Available data:

Source: an optimization exercise on an open RTL-to-GDS flow (aim: small area and a short achievable clock period). Production flows keep margins and buffers that such runs may drop. In this exercise RTL edits were held to simulation tests only and were not proved equivalent to the original. No activity file was given, so power comes from the tool's default toggle rates.

### flow/config.mk
export PLATFORM = sky130hd
export DESIGN_NAME = fp_narrow
export DESIGN_NICKNAME = fp_narrow
export VERILOG_FILES = /design/flow/design.v
export SDC_FILE = /design/flow/constraint.sdc
export NUM_CORES = 4
export LEC_CHECK = 0
export ABC_AREA = 1
export CAP_MARGIN = 20
export CORE_MARGIN = 2
export CORE_UTILIZATION = 40
export CTS_BUF_LIST = sky130_fd_sc_hd__clkbuf_8
export SLEW_MARGIN = 20
### flow/constraint.sdc
create_clock -name core_clock -period 14.0 [get_ports {clk}]
set_input_delay 2.8000 -clock core_clock [delete_from_list [all_inputs] [get_ports {clk}]]
set_output_delay 2.8000 -clock core_clock [all_outputs]
set_load 0.01 [all_outputs]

Exercise details: Word for word, write out each entry shown above.

Solution to the exercise:
Source: an optimization exercise on an open RTL-to-GDS flow (aim: small area and a short achievable clock period). Production flows keep margins and buffers that such runs may drop. In this exercise RTL edits were held to simulation tests only and were not proved equivalent to the original. No activity file was given, so power comes from the tool's default toggle rates.

### flow/config.mk
export PLATFORM = sky130hd
export DESIGN_NAME = fp_narrow
export DESIGN_NICKNAME = fp_narrow
export VERILOG_FILES = /design/flow/design.v
export SDC_FILE = /design/flow/constraint.sdc
export NUM_CORES = 4
export LEC_CHECK = 0
export ABC_AREA = 1
export CAP_MARGIN = 20
export CORE_MARGIN = 2
export CORE_UTILIZATION = 40
export CTS_BUF_LIST = sky130_fd_sc_hd__clkbuf_8
export SLEW_MARGIN = 20
### flow/constraint.sdc
create_clock -name core_clock -period 14.0 [get_ports {clk}]
set_input_delay 2.8000 -clock core_clock [delete_from_list [all_inputs] [get_ports {clk}]]
set_output_delay 2.8000 -clock core_clock [all_outputs]
set_load 0.01 [all_outputs]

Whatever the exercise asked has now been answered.